The meta guid directive is used to keep the aggregators from finding duplicate feed entries. I tested it with Liferea, but it may freak out some other sites.

Remaining issues

postsparkline and calendar archive disrespect meta(date) - filed upstream bup
~~merge the files in /communication with the ones in /blog/files before import~~ - done!
~~import non-published nodes~~ ignored for now
check nodes with a format different than markdown (only a few 3=Full HTML found so far)
replace links to this wiki in blog posts with internal links

More progress information in the script itself.

RSS

indieweb / fedweb

Salut Antoine,

Pas évident maintenir un Drupal personnel...

Serais-tu intéressé par une petite rencontre mercredi soir pour discuter d'indieweb et fedweb? https://indiewebcamp.com/events/2015-02-11-homebrew-website-club (et mes débuts de notes sur http://robin.millette.info/indie-fed-web - aussi éditable off-line, youppi!)

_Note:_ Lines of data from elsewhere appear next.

--- src/design/mexp_pkg.sv ---
package mexp_pkg;

    // Default widths of the modulus and the exponent
    localparam int MOD_WIDTH_DEF = 31;
    localparam int EXP_WIDTH_DEF = 63;

    // Width of the base operand; the multiplier register holds one full base
    localparam int BASE_W = 32;

    // Step counter: must hold BASE_W itself
    localparam int CNT_W = $clog2(BASE_W + 1);

    typedef enum logic [2:0] {
        S_IDLE,
        S_RED,
        S_CHECK,
        S_MUL,
        S_SQR,
        S_DONE
    } t_state;

    typedef struct packed {
        logic load;
        logic start_mul;
        logic start_sqr;
        logic step;
        logic wb_acc;
        logic wb_base;
        logic shift_exp;
    } t_cmd;

    typedef struct packed {
        logic mod_lt2;
        logic exp_zero;
        logic exp_lsb;
        logic last;
    } t_status;

endpackage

En fait, je pense aussi au Smallest Federated Wiki et à la migration de c2.com vers un Single Page App - et comparé à ikiwiki. Bref, je crois qu'il y a moyen de fédérér toutes sortes d'affaires et j'aimerais connaitre tes impressions sur tout ça.

À bientôt!

Comment by robin — 2015-02-07 22:00

salut robin! oui, ça

salut robin!

oui, ça m'intéresse, mais malheureusement je peux pas être présent. je vous souhaite une bonne rencontre...

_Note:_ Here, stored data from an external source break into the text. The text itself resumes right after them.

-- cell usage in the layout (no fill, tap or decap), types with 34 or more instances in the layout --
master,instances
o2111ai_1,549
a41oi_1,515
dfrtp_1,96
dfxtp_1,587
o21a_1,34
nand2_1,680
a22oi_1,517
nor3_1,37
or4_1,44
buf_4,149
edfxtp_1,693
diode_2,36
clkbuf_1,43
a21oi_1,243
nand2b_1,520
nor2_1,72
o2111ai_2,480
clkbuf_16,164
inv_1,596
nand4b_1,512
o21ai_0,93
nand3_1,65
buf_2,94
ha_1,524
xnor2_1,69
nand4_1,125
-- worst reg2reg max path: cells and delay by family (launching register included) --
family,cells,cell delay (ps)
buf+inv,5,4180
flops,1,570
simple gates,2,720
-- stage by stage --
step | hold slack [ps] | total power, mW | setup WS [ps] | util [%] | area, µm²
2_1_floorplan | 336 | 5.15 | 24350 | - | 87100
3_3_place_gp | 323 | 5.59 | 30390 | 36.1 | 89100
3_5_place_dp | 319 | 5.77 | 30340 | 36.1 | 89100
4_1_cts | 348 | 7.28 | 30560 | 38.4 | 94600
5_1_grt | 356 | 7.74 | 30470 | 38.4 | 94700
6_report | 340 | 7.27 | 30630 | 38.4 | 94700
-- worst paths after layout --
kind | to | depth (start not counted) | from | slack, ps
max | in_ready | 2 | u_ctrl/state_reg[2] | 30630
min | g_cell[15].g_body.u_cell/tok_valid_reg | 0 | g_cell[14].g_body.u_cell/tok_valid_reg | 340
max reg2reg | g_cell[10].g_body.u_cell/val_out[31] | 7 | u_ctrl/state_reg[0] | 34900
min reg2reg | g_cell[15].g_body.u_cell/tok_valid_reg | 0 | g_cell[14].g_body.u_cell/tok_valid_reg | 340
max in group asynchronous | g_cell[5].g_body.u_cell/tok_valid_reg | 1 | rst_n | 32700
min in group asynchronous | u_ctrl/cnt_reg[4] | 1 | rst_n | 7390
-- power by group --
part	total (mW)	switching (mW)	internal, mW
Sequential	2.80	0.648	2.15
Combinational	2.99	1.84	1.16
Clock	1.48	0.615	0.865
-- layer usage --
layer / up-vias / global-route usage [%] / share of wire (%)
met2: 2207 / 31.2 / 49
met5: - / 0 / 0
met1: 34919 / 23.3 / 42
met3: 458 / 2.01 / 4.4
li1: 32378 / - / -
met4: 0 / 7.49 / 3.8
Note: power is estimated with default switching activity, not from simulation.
<file path="src/design/eqns_pkg.sv">
`default_nettype none

package eqns_pkg;

  localparam int BOARD_SIZE_DEFAULT = 8;
  localparam int NUM_COLUMNS        = 8;
  localparam int FIELD_W            = 3;
  localparam int MOVES_W            = 4;

  typedef enum logic [1:0] {
    ST_IDLE   = 2'b01,
    ST_SEARCH = 2'b10
  } state_t;

endpackage

`default_nettype wire

</file>
<file path="src/design/eight_queens_nearest_solution.sv">
// search: the single place/backtrack step places or lifts one queen per cycle; once the
//   empty first level is left, the result beat is registered
// a new board is taken only while idle; busy stays high until the result beat
// reset: rst clears the sequencer, masks, level, best count and strobe; the receiver cannot stall
`default_nettype none

module eight_queens_nearest_solution
  import eqns_pkg::*;
#(
  parameter int BOARD_SIZE = BOARD_SIZE_DEFAULT
) (
  input  wire logic               clk,
  input  wire logic               rst,
  input  wire logic               start,
  output logic                    busy,
  input  wire logic [FIELD_W-1:0] row_in_column_0,
  input  wire logic [FIELD_W-1:0] row_in_column_1,
  input  wire logic [FIELD_W-1:0] row_in_column_2,
  input  wire logic [FIELD_W-1:0] row_in_column_3,
  input  wire logic [FIELD_W-1:0] row_in_column_4,
  input  wire logic [FIELD_W-1:0] row_in_column_5,
  input  wire logic [FIELD_W-1:0] row_in_column_6,
  input  wire logic [FIELD_W-1:0] row_in_column_7,
  output logic                    done,
  output logic [MOVES_W-1:0]      fewest_moves
);

  localparam int RW = $clog2(BOARD_SIZE);
  localparam int CW = $clog2(BOARD_SIZE + 1);
  localparam int DW = 2 * BOARD_SIZE - 1;

  state_t                    state;
  logic [CW-1:0]             level;
  logic [CW-1:0]             cand;
  logic [BOARD_SIZE-1:0]     rows_used;
  logic [DW-1:0]             diag_used;
  logic [DW-1:0]             anti_used;
  logic [RW-1:0]             stack [BOARD_SIZE];
  logic [FIELD_W-1:0]        target [NUM_COLUMNS];
  logic [MOVES_W-1:0]        best;

  logic [DW-1:0]             diag_view;
  logic [DW-1:0]             anti_view;
  logic [CW-1:0]             anti_shift;
  logic [BOARD_SIZE-1:0]     free_rows;
  logic                      found;
  logic [RW-1:0]             pick_row;
  logic                      at_leaf;
  logic [CW-1:0]             pop_level;
  logic [RW-1:0]             top_row;
  logic [MOVES_W-1:0]        diff;
  logic [MOVES_W-1:0]        best_next;

  assign busy       = (state == ST_SEARCH);
  assign at_leaf    = (level == CW'(BOARD_SIZE));
  assign anti_shift = CW'(BOARD_SIZE - 1) - level;
  assign diag_view  = diag_used >> level;
  assign anti_view  = anti_used >> anti_shift;
  assign pop_level  = level - CW'(1);
  assign top_row    = stack[pop_level[RW-1:0]];

  // free rows at this level at or above the candidate row
  always_comb begin
    for (int i = 0; i < BOARD_SIZE; i++) begin
      free_rows[i] = ~(rows_used[i] | diag_view[i] | anti_view[i]) &&
                     (CW'(i) >= cand);
    end
  end

  always_comb begin
    found    = |free_rows;
    pick_row = '0;
    for (int i = BOARD_SIZE - 1; i >= 0; i--) begin
      if (free_rows[i]) begin
        pick_row = RW'(i);
      end
    end
  end

  always_comb begin
    diff = '0;
    for (int c = 0; c < BOARD_SIZE; c++) begin
      if (MOVES_W'(stack[c]) != MOVES_W'(target[c])) begin
        diff = diff + MOVES_W'(1);
      end
    end
  end

  always_comb begin
    best_next = best;
    if (at_leaf && (diff < best)) begin
      best_next = diff;
    end
  end

  always_ff @(posedge clk) begin
    if (rst) begin
      state     <= ST_IDLE;
      done      <= 1'b0;
      level     <= '0;
      cand      <= '0;
      rows_used <= '0;
      diag_used <= '0;
      anti_used <= '0;
      best      <= MOVES_W'(8);
    end else begin
      done <= 1'b0;
      unique case (state)
        ST_IDLE: begin
          if (start) begin
            target[0] <= row_in_column_0;
            target[1] <= row_in_column_1;
            target[2] <= row_in_column_2;
            target[3] <= row_in_column_3;
            target[4] <= row_in_column_4;
            target[5] <= row_in_column_5;
            target[6] <= row_in_column_6;
            target[7] <= row_in_column_7;
            rows_used <= '0;
            diag_used <= '0;
            anti_used <= '0;
            level     <= '0;
            cand      <= '0;
            best      <= MOVES_W'(BOARD_SIZE);
            state     <= ST_SEARCH;
          end
        end
        ST_SEARCH: begin
          if (at_leaf || !found) begin
            best <= best_next;
            if (level == '0) begin
              fewest_moves <= best_next;
              done         <= 1'b1;
              state        <= ST_IDLE;
            end else begin
              // lift the queen of the level below and try its next row
              level     <= pop_level;
              cand      <= CW'(top_row) + CW'(1);
              rows_used <= rows_used & ~(BOARD_SIZE'(1) << top_row);
              diag_used <= diag_used & ~(DW'(1) << (DW'(top_row) + DW'(pop_level)));
              anti_used <= anti_used & ~(DW'(1) << (DW'(top_row) + DW'(BOARD_SIZE - 1)
                                                    - DW'(pop_level)));
            end
          end else begin
            stack[level[RW-1:0]] <= pick_row;
            level     <= level + CW'(1);
            cand      <= '0;
            rows_used <= rows_used | (BOARD_SIZE'(1) << pick_row);
            diag_used <= diag_used | (DW'(1) << (DW'(pick_row) + DW'(level)));
            anti_used <= anti_used | (DW'(1) << (DW'(pick_row) + DW'(BOARD_SIZE - 1)
                                                 - DW'(level)));
          end
        end
        default: begin
          state <= ST_IDLE;
        end
      endcase
    end
  end

endmodule

`default_nettype wire
</file>
## src/rtl/core/bcm_pkg.sv

```systemverilog
// bcm_pkg: shared codes, opcodes and helpers of the byte-coded machine.
// No dependencies; compiled first.
package bcm_pkg;

    // Commands carried by one input item
    localparam logic [1:0] CMD_WRITE = 2'd0;
    localparam logic [1:0] CMD_START = 2'd1;
    localparam logic [1:0] CMD_STEP  = 2'd2;

    // Result status codes
    localparam logic [2:0] ST_OK     = 3'd0;
    localparam logic [2:0] ST_HALT   = 3'd1;
    localparam logic [2:0] ST_BADOP  = 3'd2;
    localparam logic [2:0] ST_FAULT  = 3'd3;
    localparam logic [2:0] ST_BADINT = 3'd4;

    // Opcodes
    localparam logic [7:0] OP_NOP    = 8'd19;
    localparam logic [7:0] OP_INT    = 8'd20;
    localparam logic [7:0] OP_LDI    = 8'd1;
    localparam logic [7:0] OP_STI_A  = 8'd2;
    localparam logic [7:0] OP_STI_R  = 8'd3;
    localparam logic [7:0] OP_MOV    = 8'd7;
    localparam logic [7:0] OP_STR_A  = 8'd8;
    localparam logic [7:0] OP_STR_R  = 8'd9;
    localparam logic [7:0] OP_ADD    = 8'd23;

    // Interrupt codes
    localparam logic [15:0] INT_HALT    = 16'd10;
    localparam logic [15:0] INT_OUT_INT = 16'd11;
    localparam logic [15:0] INT_OUT_FLT = 16'd12;
    localparam logic [15:0] INT_IN_INT  = 16'd13;
    localparam logic [15:0] INT_IN_FLT  = 16'd14;

    // Register file layout
    localparam int unsigned NUM_INT_REGS = 7;
    localparam logic [2:0]  REG_R0       = 3'd0;
    localparam logic [2:0]  REG_SP       = 3'd5;
    localparam logic [2:0]  REG_PC       = 3'd6;
    localparam int unsigned RF_DEPTH     = 6;   // registers below the pc live in memory

    typedef logic [15:0] word_t;

    // Instruction length in bytes; zero marks an unknown opcode
    function automatic logic [2:0] insn_len(input logic [7:0] op);
        logic [2:0] len;
        begin
            case (op)
                OP_NOP:   len = 3'd1;
                OP_INT:   len = 3'd3;
                OP_LDI:   len = 3'd4;
                OP_STI_A: len = 3'd5;
                OP_STI_R: len = 3'd4;
                OP_MOV:   len = 3'd3;
                OP_STR_A: len = 3'd4;
                OP_STR_R: len = 3'd3;
                OP_ADD:   len = 3'd3;
                default:  len = 3'd0;
            endcase
            return len;
        end
    endfunction

endpackage

```

## src/rtl/core/bcm_reg_mem.sv

```systemverilog
// bcm_reg_mem: integer registers below the pc, one write and one read port.
// Uses bcm_pkg; per-entry valid bits give the zero reset value.
module bcm_reg_mem (
    input  logic           clk,
    input  logic           rst_n,
    input  logic           we,
    input  logic [2:0]     waddr,
    input  bcm_pkg::word_t wdata,
    input  logic [2:0]     raddr,
    output bcm_pkg::word_t rdata
);

    bcm_pkg::word_t                 mem [0:bcm_pkg::RF_DEPTH-1];
    logic [bcm_pkg::RF_DEPTH-1:0]   vld_reg;
    bcm_pkg::word_t                 rdata_reg;

    logic wr_ok;
    logic rd_ok;

    assign wr_ok = we && (waddr < 3'(bcm_pkg::RF_DEPTH));
    assign rd_ok = raddr < 3'(bcm_pkg::RF_DEPTH);

    always_ff @(posedge clk or negedge rst_n)
    begin
        if (!rst_n)
        begin
            vld_reg <= '0;
        end
        else if (wr_ok)
        begin
            vld_reg[waddr] <= 1'b1;
        end
    end

    always_ff @(posedge clk)
    begin
        if (wr_ok)
        begin
            mem[waddr] <= wdata;
        end
        // entries never written read as zero
        if (rd_ok && vld_reg[raddr])
        begin
            rdata_reg <= mem[raddr];
        end
        else
        begin
            rdata_reg <= '0;
        end
    end

    assign rdata = rdata_reg;

endmodule

```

Comment by anarcat — 2015-02-09 11:11

Jekyll?

I think I'm going to move to Jekyll. Lots of people have written conversion scripts, including from drupal, which makes me think it shouldn't be too bad. My first ever migration away from drupal!

Comment by mvc — 2015-02-14 23:44

about jekyll

i think jekyll is great! however, it is more geek-oriented than ikiwiki is from my point of view (believe it or not) as ikiwiki has a web interface and supports comments (such as this one) that lambda users can input without knowledge of git. it is also somewhat integrated with github, a proprietary software company which silos i try to avoid..

but yeah, had i known there was a migration script for jekyll, i might have worked on improving that to support ikiwiki (so comments) and more... oh well, it was fun writing python.

Comment by anarcat [id.koumbit.net] — 2015-03-04 20:31

Comments on this page are closed.

Created 2015-02-09 11:53. Edited 2015-09-10 16:48.